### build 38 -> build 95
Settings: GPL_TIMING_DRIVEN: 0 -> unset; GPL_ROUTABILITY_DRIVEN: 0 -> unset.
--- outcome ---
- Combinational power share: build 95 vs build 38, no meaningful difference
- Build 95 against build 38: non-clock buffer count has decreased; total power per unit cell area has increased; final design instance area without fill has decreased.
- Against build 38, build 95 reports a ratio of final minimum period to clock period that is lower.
This design comes from an exercise in tuning for small area, a short achievable clock period and few clock cycles per item on the open sky130 flow, not from production work. In this exercise RTL edits were held to simulation tests only and were not proved equivalent to the original. Power is estimated from default activity; no workload was simulated.

`config.mk`:
```
export PLATFORM = sky130hd
export DESIGN_NAME = lux_conv
export DESIGN_NICKNAME = lux_conv
export VERILOG_FILES = /design/flow/design.v
export SDC_FILE = /design/flow/constraint.sdc
export NUM_CORES = 4
export LEC_CHECK = 0
export CAP_MARGIN = 20
export CORE_MARGIN = 2
export CORE_UTILIZATION = 40
export PLACE_DENSITY = 0.6
export SLEW_MARGIN = 20
```
`constraint.sdc`:
```
create_clock -name core_clock -period 14.0 [get_ports {clk}]
set_input_delay 2.8000 -clock core_clock [delete_from_list [all_inputs] [get_ports {clk}]]
set_output_delay 2.8000 -clock core_clock [all_outputs]
set_load 0.01 [all_outputs]
```
Source: an optimization exercise on an open RTL-to-GDS flow (aim: small area, a short achievable clock period and few clock cycles). Production flows keep margins and buffers that such runs may drop.
At most, simulation tests tie the RTL to the original design; equivalence was not proved.
The RTL of run 4 was laid out without a check of its function.
Power figures rest on the tool's default switching activity, not on a simulated workload.

File: flow/design.v
module lz11_dec (
    input  wire        clk,
    input  wire        rst,         
    input  wire        start,       
    input  wire [23:0] ilen,        
    output wire        idle,
    output wire        done,        
    output wire [3:0]  err,         
    input  wire        in_valid,
    input  wire [7:0]  in_data,
    output wire        in_ready,
    output wire        out_valid,
    output wire [7:0]  out_data,
    input  wire        out_ready,
    output wire        hist_re,
    output wire [11:0] hist_raddr,
    input  wire [7:0]  hist_rdata,
    output wire        hist_we,
    output wire [11:0] hist_waddr,
    output wire [7:0]  hist_wdata
);
    reg s_idle;              
    reg s_h0;                
    reg s_h1, s_h2, s_h3;    
    reg s_x0, s_x1, s_x2, s_x3;    
    reg s_main;              
    reg s_b23;               
    reg s_b24;               
    reg s_b34;               
    reg s_last;              
    reg s_chk;               
    reg s_copy;              
    reg s_done;              
    reg [23:0] remain;       
    reg        rz;           
    reg        short;        
    reg [31:0] left;         
    reg        l1, l2;       
    reg [11:0] wp;           
    reg        wrapped;      
    reg [7:0]  flags;        
    reg        fle;          
    reg        fref;         
    reg [16:0] cnt;          
    reg [3:0]  dhi;          
    reg        f3, f4;       
    reg [11:0] rp;           
    reg        d1;           
    reg        bad;          
    reg        lastc;        
    reg [1:0]  ecode;        
    reg        o_lit;        
    reg        o_rdy;        
    reg        o_more;       
    assign idle       = s_idle | s_done;
    assign done       = s_done;
    assign err        = {2'b00, ecode};
    assign in_ready   = o_rdy | (o_lit & out_ready);
    assign out_valid  = s_copy | (o_lit & in_valid);
    assign out_data   = s_copy ? hist_rdata : in_data;
    assign hist_we    = out_valid & out_ready;
    assign hist_waddr = wp;
    assign hist_wdata = out_data;
    assign hist_re    = s_chk | (o_more & out_ready);
    assign hist_raddr = rp;
    wire iv   = in_valid;
    wire take = iv & in_ready;
    wire emit = hist_we;
    wire lit   = !fle & !fref;
    wire tref  = !fle & fref;
    wire fetch = s_x0 | s_x1 | s_x2 | s_x3 | s_main | s_b23 | s_b24 | s_b34 | s_last;
    wire magic = (in_data == 8'h11);
    wire sz0   = ({in_data, left[15:0]} == 24'd0);
    wire xz0   = ({in_data, left[23:0]} == 32'd0);
    wire lit_x = s_main & !rz & lit & iv & out_ready;      
    wire ref_1 = s_main & !rz & tref & iv;                 
    wire flg_x = s_main & !rz & fle & iv;                  
    wire cp_x  = s_copy & out_ready;                       
    wire [11:0] field = {dhi, in_data};
    wire [12:0] diff  = {1'b0, wp} + {1'b1, ~field};    
    wire to_short = (s_h0 & short) | (fetch & rz);
    wire to_inv   = (s_h0 & !short & iv & !magic) | (s_chk & bad);
    wire n_done   = to_short | to_inv | (s_x3 & !rz & iv & xz0) |
                    (lit_x & l1) | (cp_x & lastc & l1);
    wire n_idle   = (s_idle & !start) | s_done;
    wire n_h0     = (s_idle & start) | (s_h0 & !short & !iv);
    wire n_h1     = (s_h0 & !short & iv & magic) | (s_h1 & !iv);
    wire n_h2     = (s_h1 & iv) | (s_h2 & !iv);
    wire n_h3     = (s_h2 & iv) | (s_h3 & !iv);
    wire n_x0     = (s_h3 & iv & sz0) | (s_x0 & !rz & !iv);
    wire n_x1     = (s_x0 & !rz & iv) | (s_x1 & !rz & !iv);
    wire n_x2     = (s_x1 & !rz & iv) | (s_x2 & !rz & !iv);
    wire n_x3     = (s_x2 & !rz & iv) | (s_x3 & !rz & !iv);
    wire n_main   = (s_h3 & iv & !sz0) | (s_x3 & !rz & iv & !xz0) |
                    (s_main & !rz & !(lit_x & l1) & !ref_1) |
                    (cp_x & lastc & !l1);
    wire n_b23    = (ref_1 & (in_data[7:4] == 4'h0)) | (s_b23 & !rz & !iv);
    wire n_b24    = (ref_1 & (in_data[7:4] == 4'h1)) | (s_b24 & !rz & !iv);
    wire n_b34    = (s_b24 & !rz & iv) | (s_b34 & !rz & !iv);
    wire n_last   = (ref_1 & (in_data[7:5] != 3'd0)) | (s_b23 & !rz & iv) |
                    (s_b34 & !rz & iv) | (s_last & !rz & !iv);
    wire n_chk    = s_last & !rz & iv;
    wire n_copy   = (s_chk & !bad) | (s_copy & !(out_ready & lastc));
    wire fl_load  = flg_x | ((s_chk | s_copy) & take);
    wire fl_shift = lit_x | ref_1;
    wire n_fle    = fl_load ? 1'b0 : fl_shift ? (flags[6:0] == 7'd0) : fle;
    wire n_fref   = fl_load ? in_data[7] : fl_shift ? flags[7] : fref;
    wire n_rz     = (s_idle & start) ? (ilen == 24'd0) :
                    take ? (remain == 24'd1) : rz;
    wire n_short  = (s_idle & start) ? (ilen[23:2] == 22'd0) : short;
    wire n_d1     = n_chk ? (field == 12'd0) : d1;
    wire n_lastc  = s_chk ? ((cnt == 17'd0) | l1) :
                    cp_x ? ((cnt == 17'd1) | l2) : lastc;
    always @(posedge clk) begin
        s_idle <= n_idle | rst;
        s_h0   <= n_h0   & !rst;
        s_h1   <= n_h1   & !rst;
        s_h2   <= n_h2   & !rst;
        s_h3   <= n_h3   & !rst;
        s_x0   <= n_x0   & !rst;
        s_x1   <= n_x1   & !rst;
        s_x2   <= n_x2   & !rst;
        s_x3   <= n_x3   & !rst;
        s_main <= n_main & !rst;
        s_b23  <= n_b23  & !rst;
        s_b24  <= n_b24  & !rst;
        s_b34  <= n_b34  & !rst;
        s_last <= n_last & !rst;
        s_chk  <= n_chk  & !rst;
        s_copy <= n_copy & !rst;
        s_done <= n_done & !rst;
        o_lit  <= n_main & !rst & !n_rz & !n_fle & !n_fref;
        o_rdy  <= !rst & ((n_h0 & !n_short) | n_h1 | n_h2 | n_h3 |
                  (!n_rz & (n_x0 | n_x1 | n_x2 | n_x3 | n_b23 | n_b24 | n_b34 | n_last |
                            (n_main & (n_fle | n_fref)) | ((n_chk | n_copy) & n_fle))));
        o_more <= n_copy & !n_lastc & !n_d1;
        if (!s_done)
            ecode <= {to_short | to_inv, to_short};
        rz    <= n_rz;
        fle   <= n_fle;
        fref  <= n_fref;
        d1    <= n_d1;
        lastc <= n_lastc;
        if (s_idle & start) begin
            remain  <= ilen;
            short   <= (ilen[23:2] == 22'd0);
            left    <= 32'd0;
            wp      <= 12'd0;
            wrapped <= 1'b0;
            fle     <= 1'b1;
        end else begin
            if (take)
                remain <= remain - 24'd1;
            if (emit) begin
                left    <= left - 32'd1;
                l1      <= l2;
                l2      <= (left == 32'd3);
                wp      <= wp + 12'd1;
                wrapped <= wrapped | (wp == 12'hfff);
            end
            if (iv) begin
                if (s_h1 | s_x0) left[7:0]   <= in_data;
                if (s_h2 | s_x1) left[15:8]  <= in_data;
                if (s_h3 | s_x2) left[23:16] <= in_data;
                if (s_x3)        left[31:24] <= in_data;
                if (s_h3) begin
                    l1 <= ({in_data, left[15:0]} == 24'd1);
                    l2 <= ({in_data, left[15:0]} == 24'd2);
                end
                if (s_x3) begin
                    l1 <= ({in_data, left[23:0]} == 32'd1);
                    l2 <= ({in_data, left[23:0]} == 32'd2);
                end
            end
        end
        if (fl_load)
            flags <= {in_data[6:0], 1'b1};
        else if (fl_shift)
            flags <= {flags[6:0], 1'b0};
        if (ref_1) begin
            f3 <= (in_data[7:4] == 4'h0);
            f4 <= (in_data[7:4] == 4'h1);
            if (in_data[7:5] == 3'd0)
                cnt <= {9'd0, in_data[3:0], 4'd0};
            else begin
                cnt <= {13'd0, in_data[7:4]};
                dhi <= in_data[3:0];
            end
        end
        if (s_b23 & iv) begin
            cnt[3:0] <= in_data[7:4];
            dhi      <= in_data[3:0];
        end
        if (s_b24 & iv)
            cnt[11:0] <= {cnt[7:4], in_data};
        if (s_b34 & iv) begin
            cnt[15:0] <= {cnt[11:0], in_data[7:4]};
            dhi       <= in_data[3:0];
        end
        if (s_last & iv) begin
            cnt[16:4] <= cnt[16:4] + (f4 ? 13'h11 : f3 ? 13'h1 : 13'h0);
            rp        <= diff[11:0];
            bad       <= !wrapped && diff[12];
        end else if (hist_re)
            rp <= rp + 12'd1;
        if (cp_x)
            cnt <= cnt - 17'd1;
    end
endmodule
File: flow/run.sh
#!/bin/bash
# synth_recipe.tcl (not shown) runs the flow's synth.tcl, then flattens the netlist and writes it again
# the make line also repeats each setting of config.mk as NAME=value (left out here)
make -C /OpenROAD-flow-scripts/flow DESIGN_CONFIG=/design/flow/config.mk WORK_HOME=/design/flow/orfs CLKGATE_MAP_FILE= SYNTH_SCRIPT=/design/flow/synth_recipe.tcl finish
File: flow/config.mk
export PLATFORM = sky130hd
export DESIGN_NAME = lz11_dec
export DESIGN_NICKNAME = lz11_dec
export VERILOG_FILES = /design/flow/design.v
export SDC_FILE = /design/flow/constraint.sdc
export NUM_CORES = 4
export LEC_CHECK = 0
export CAP_MARGIN = 20
export CORE_MARGIN = 2
export CORE_UTILIZATION = 40
export PLACE_DENSITY = 0.6
export SETUP_SLACK_MARGIN = 2.0
export SLEW_MARGIN = 20
File: flow/constraint.sdc
create_clock -name core_clock -period 5.0 [get_ports {clk}]
set_input_delay 1.0000 -clock core_clock [delete_from_list [all_inputs] [get_ports {clk}]]
set_output_delay 1.0000 -clock core_clock [all_outputs]
set_load 0.01 [all_outputs]
==> results.yml, run 1 <==
outcome:
  status: "timing/DRC/antenna clean"
critical_path:
  end_kind: "primary output"
  startpoint: "in_data[6]"
  critPathMaxStageDelay_ps: 470
  critPathLaunchType: "primary input"
  worst-path-max-fanout: 3
  crit_chain: "clkdlybuf4s50_1, buf_6, inv_2, o21ai_2, buf_2"
  r2r_start: "cnt[5]"
  r2r_end: "cnt[15]"
  crit_end: "out_data[6]"
  reg2reg_depth: 6
  critPathArrivalTime_ps: 1960
  rrSetupSlack_ps: 2270
  cp.required_ps: 4000
  crit_type: "primary input to primary output"
  cp_slowest_cell: "clkdlybuf4s50_1"
detailed_routing:
  via_per_inst: 5.54
  firstDrtPassIters: 5
  num_vias: 7639
  drc: 0
  antenna_left: 0
  drt-total-wl_um: 24400
  first_iter_violations: 512
  wl_per_cell_um: 17.7
floorplan:
  start_util_pct: 40.9
  die-area_um2: 22800
  dieWidth_um: 151
  pin_count: 95
  dieHeight_um: 151
  rows: 53
  coreArea_um2: 21200
worst_hold_path:
  hp-class: "flip-flop to flip-flop"
global_route:
  grt_pass1_wl_um: 38700
  grt_max_degree: 81
  grt-ovfl-total: 0
  grt_pass1_vias: 7256
  grt_usage_pct: 21.8
  antenna_found_initial: 0
synth:
  yosysWarnings: 1
  ys_ff_latch: 143
  synth.top_cell.area_share_pct: 24.6
  async_flop_share_pct: 0
  syn_avg_cell_area_um2: 8.61
  netlist_area_um2: 8660
  synth_edf_count: 71
  synth_largest_area_cell: "edfxtp_1"
  synthFlopType: "dfxtp_1"
  ys_seq_area_share_pct: 41.3
  yosysUniqueCellTypes: 68
  netlist_instances: 1006
  synthTopCellsByArea: "edfxtp_1, dfxtp_1, nand2_1"
final_layout:
  n_antenna_cell: 0
  final_cells: 1379
  syn2layout_area_growth_pct: 22.6
  utilization_pct: 50.2
  drive_gt1_share_pct: 12.0
  fillCellCount: 2041
  final_area_um2: 10600
  fin_nets: 1163
timing:
  slew_viol_final: 0
  tightest_slew_ps: 932
  clock.fmax_mhz: 338
  setup_violations: 0
  rsz0062_at_grt: "false"
  skew_ps: 11.2
  slew_headroom_pct: 37.3
  period_needed_ps: 2960
  tns_ps: 0
  hold_viol: 0
  fin_crit_sh_pct: 59.1
placement:
  io_buffers: 92
  hpwlAfterDp_um: 16800
  place_area_um2: 9780
  place_congestion: 0.847
  dp.cells: 1326
clock_network:
  cts_sinks: 143
  cts_tree: "yes"
  clockBufferDepth: 2
  htree_levels: 4
  cts_buffers: 17
  clk_latency_ps: 420
  cts_root_buf: "clkbuf_16"
  clk_pin_slew_ps: 60
power:
  vdd_drop_max_mv: 0.194
  leakagePower_uw: 0.00398
  total_power_uw: 2780
  cellPowerDensity_nw_per_um2: 262
run:
  maxCapViolations: 0
-- metrics by stage --
| stage | setup slack [ps] | hold WS (ps) |
|---|---|---|
| final | 2040 | 482 |
| after global routing | 1980 | 500 |
| after CTS | 1870 | 479 |
| after detailed placement | 1230 | 465 |
| after global placement | 1280 | 455 |
| after floorplan | 1920 | 437 |
-- state kept, by name (all words and copies together), names as in the netlist, 2 cells and up --
signal,count
rp,12
ecode,2
dhi,4
remain,24
wp,12
cnt,17
left,32
flags,8
-- power breakdown --
part | leakage, uW | switching, uW | internal (uW)
registers | 0.00122 | 26.8 | 1260
logic | 0.00246 | 124 | 104
clock network | 0.000293 | 507 | 752
-- worst min-delay path by stage --
stage	startpoint	to	cells after the start
2_1_floorplan	wrapped	wrapped	2
6_report	s_idle	s_idle	2
3_5_place_dp	wrapped	wrapped	2
3_3_place_gp	s_idle	s_idle	2
5_1_grt	flags[0]	flags[0]	1
4_1_cts	s_idle	s_idle	2
-- worst max-delay path: cells and delay by family --
family                 cells  cell delay (ps)
buffers and inverters      4              810
AO/OA/AOI/OAI              1              140
-- layout by cell type (no fill, tap or decap), types with 7 or more instances in the layout --
cell             instances
edfxtp_1                71
inv_1                   30
a211oi_1                20
a21oi_1                 46
nand3b_1                 8
a31oi_1                  8
nor2_1                 101
clkbuf_16               18
nor3_1                  32
or2_2                    9
clkdlybuf4s50_1         67
nand4_1                 15
nand3_1                 21
mux2i_1                  7
buf_6                    9
o21ai_0                 82
buf_2                   15
or4_1                    7
or3_1                   14
xor2_1                  43
a221oi_1                 8
and3_1                  10
dfxtp_1                 71
xnor2_1                 45
nand2_1                120
o21ai_2                  8
o211ai_1                 7
ha_1                    25
nor4_1                  20
buf_4                   25
-- cells by family after synthesis --
logic type	after synthesis	synth area share, %
other	1	0.0433
DFF	143	41.3
muxes	7	0.809
buffers and inverters	99	4.74
xor gates and xnor gates	88	8.90
adders and majority gates	27	3.99
and+or+nand+nor	399	22.7
AOI/OAI and AO/OA	242	17.5
-- cell usage after synthesis, types with 4 or more instances --
library cell	n
a21oi_1	48
a22o_1	6
xor2_1	43
nor2_1	101
nand3_1	21
or3_1	14
buf_4	10
nand2b_1	5
a31oi_1	8
edfxtp_1	71
o211ai_1	7
a22oi_1	4
a211oi_1	20
and2_1	7
nor4_1	20
a311oi_1	6
a221oi_1	8
dfxtp_1	72
nor2b_1	5
o21ai_0	90
or4_1	7
and3_1	10
nor3b_1	6
inv_1	35
xnor2_1	45
clkbuf_1	53
nand2_1	122
nand4_1	15
mux2i_1	7
ha_1	26
or2_2	9
o41ai_1	4
a21o_1	6
nor3_1	33
nand3b_1	8
-- timing repair --
| item | 4_1_cts | 5_1_grt |
|---|---|---|
| cloned | 1 | 0 |
| buffers inserted | 18 | 2 |
| hold buffers | 0 | 0 |
| pin swaps | 12 | 0 |
| setup endpoints to repair | 63 | 23 |
| resized for setup | 116 | 12 |
-- per-layer routing --
metal	routed length [um]	track usage, %	vias up
met3	1050	4.16	24
met5	0	0	-
met4	348	5.56	0
met2	11500	35.2	159
met1	11500	30.2	3647
li1	-	-	3809
-- cell type report --
cell class                      instances  area (um2)  share of cell area, %
Inverter                               35         135                   1.27
Multi-Input combinational cell        765        4780                   45.0
Timing Repair Buffer                  129        1210                   11.4
Clock buffer                           23         499                   4.70
Tap cell                              275         344                   3.24
Clock inverter                          9        77.6                  0.731
Sequential cell                       143        3570                   33.7
Testbench counts, summed over its fixed seeds: cycles 274,677.
==> run 2: changes to the inputs <==
--- a/flow/config.mk
+++ b/flow/config.mk
@@ -8,6 +8,6 @@
 export CAP_MARGIN = 20
 export CORE_MARGIN = 2
-export CORE_UTILIZATION = 40
-export PLACE_DENSITY = 0.6
-export SETUP_SLACK_MARGIN = 2.0
+export CORE_UTILIZATION = 60
+export PLACE_DENSITY = 0.7
+export SETUP_SLACK_MARGIN = 2.5
 export SLEW_MARGIN = 20
==> results.yml, run 2 <==
timing:
  fin_crit_sh_pct: 51.5
  rsz0062_at_grt: "true"
  slew_headroom_pct: 49.7
  hold_viol: 0
  tns_ps: 0
  skew_ps: 8.52
  holdWs_ps: 484
  period_needed_ps: 2570
  tightest_slew_ps: 754
  clock.fmax_mhz: 388
  slew_viol_final: 0
  setup_violations: 0
synth:
  netlist_instances: 1006
  synth.top_cell.area_share_pct: 24.6
  ys_seq_area_share_pct: 41.3
  synth_edf_count: 71
  yosysWarnings: 1
  synth_commonest_cells: "nand2_1, nor2_1, o21ai_0"
  yosysUniqueCellTypes: 68
  synth_largest_area_cell: "edfxtp_1"
  synthTopCellsByArea: "edfxtp_1, dfxtp_1, nand2_1"
  syn_avg_cell_area_um2: 8.61
  async_flop_share_pct: 0
  yosysMostFrequentCell: "nand2_1"
  netlist_area_um2: 8660
  ys_ff_latch: 143
  synthFlopType: "dfxtp_1"
final_layout:
  largest_register: "left"
  final_cells: 1276
  fin_nets: 1155
  layout_commonest_cell: "nand2_1"
  mostFrequentLayoutCells: "nand2_1, nor2_1, o21ai_0"
  n_antenna_cell: 0
  largest_reg_flops: 32
  reg.largest.list: "left x32, remain x24, cnt x17"
  utilization_pct: 76.6
  syn2layout_area_growth_pct: 23.7
  drive_gt1_share_pct: 15.2
power:
  vdd_drop_max_mv: 0.239
  total_power_uw: 2770
  cellPowerDensity_nw_per_um2: 258
  leakagePower_uw: 0.00398
floorplan:
  start_util_pct: 61.9
  rows: 43
  die-area_um2: 15400
  dieWidth_um: 124
  coreArea_um2: 14000
  dieHeight_um: 124
  pin_count: 95
run:
  maxCapViolations: 0
detailed_routing:
  wl_per_cell_um: 18.9
  firstDrtPassIters: 5
  antenna_left: 0
  drt-total-wl_um: 24100
  num_vias: 7979
  first_iter_violations: 842
  via_per_inst: 6.25
  drc: 0
outcome:
  status: "timing/DRC/antenna clean"
clock_network:
  cts_tree: "yes"
  htree_levels: 4
  cts_buffers: 17
  clk_latency_ps: 430
  cts_root_buf: "clkbuf_16"
  clockBufferDepth: 2
  clk_pin_slew_ps: 50
  cts_sinks: 143
critical_path:
  critPathArrivalTime_ps: 1570
  rrSetupSlack_ps: 2480
  critPathLaunchType: "primary input"
  cp.required_ps: 4000
  end_kind: "primary output"
  worst-path-max-fanout: 4
  crit_type: "primary input to primary output"
global_route:
  grt_max_degree: 65
  grt_pass1_wl_um: 37500
  grt_usage_pct: 31.5
  grt_pass1_vias: 7362
  grt-ovfl-total: 0
  antenna_found_initial: 0
placement:
  dp.cells: 1224
  io_buffers: 92
  hpwlAfterDp_um: 16200
  place_congestion: 0.888
worst_hold_path:
  hp-class: "flip-flop to flip-flop"
run 2: changes by cell type in the layout (fill, tap and decap cells not counted), sizes merged:
| cell | before | now |
|---|---|---|
| clkdlybuf4s50 | 67 | 53 |
| buf | 52 | 58 |
| clkdlybuf4s15 | 3 | 8 |
| dlygate4sd2 | 6 | 1 |
| clkinv | 5 | 7 |
| inv | 37 | 35 |
| bufbuf | 1 | 0 |
| clkinvlp | 1 | 2 |
run 2: power breakdown:
group | total [uW] | internal (uW) | switching [uW]
logic | 233 | 104 | 130
clock network | 1240 | 739 | 500
registers | 1290 | 1260 | 30.6
run 2: cell families (layout without fill, tap and decap cells):
| family | Yosys count | after routing | synth area share [%] |
|---|---|---|---|
| AND/OR/NAND/NOR | 399 | 399 | 22.7 |
| AO/OA/AOI/OAI | 242 | 242 | 17.5 |
| flip-flops | 143 | 143 | 41.3 |
| buffers and inverters | 99 | 188 | 4.74 |
| XOR/XNOR | 88 | 88 | 8.90 |
| adder cells (fa/ha/maj) | 27 | 27 | 3.99 |
| multiplexers | 7 | 7 | 0.809 |
| other | 1 | 2 | 0.0433 |
run 2: final timing paths:
path | endpoint | start | cells after the start
min | d1 | d1 | 2
min reg2reg | d1 | d1 | 2
max reg2reg | left[30] | left[6] | 6
max | hist_we | in_valid | 5
run 2: area by class of cell:
| type | instances | area, um2 |
|---|---|---|
| inverters | 35 | 155 |
| fillers | 989 | 3280 |
| flip-flops and latches | 143 | 3580 |
| well taps | 180 | 225 |
| repair inverters | 1 | 5.00 |
| clock buffers | 23 | 489 |
| repair buffers | 120 | 1190 |
| multi-input cells | 765 | 4980 |
| clock inverters | 9 | 82.6 |
run 2: timing repair:
| item | 4_1_cts | 5_1_grt |
|---|---|---|
| cloned | 1 | 0 |
| hold buffers | 0 | 0 |
| setup endpoints to repair | 189 | 45 |
| resized for setup | 213 | 37 |
| setup buffers | 12 | 7 |
| pin swaps | 16 | 14 |
run 2: critical path, cell delays in order:
cell and delay (ps):
buf_8 100, a21o_4 240, nand2_8 90, inv_8 30, buf_6 110
run 2: routing by layer:
layer | global-route usage [%] | vias up | wire length, um
met3 | 7.65 | 52 | 2160
met2 | 49.1 | 403 | 10900
met5 | 0 | - | 0
li1 | - | 3794 | -
met4 | 10.5 | 0 | 544
met1 | 43.2 | 3730 | 10500
run 2: metrics by stage:
step	cell area, um2	setup WS [ps]
after global routing	10700	2340
final	10700	2430
after global placement	9710	1210
after CTS	10500	2410
after detailed placement	9710	1200
after floorplan	8890	2020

(Work request) Show a copy of each line from the data that includes the word "placement".

(Solution for this task)
placement:
| after detailed placement | 1230 | 465 |
| after global placement | 1280 | 455 |
placement:
after global placement	9710	1210
after detailed placement	9710	1200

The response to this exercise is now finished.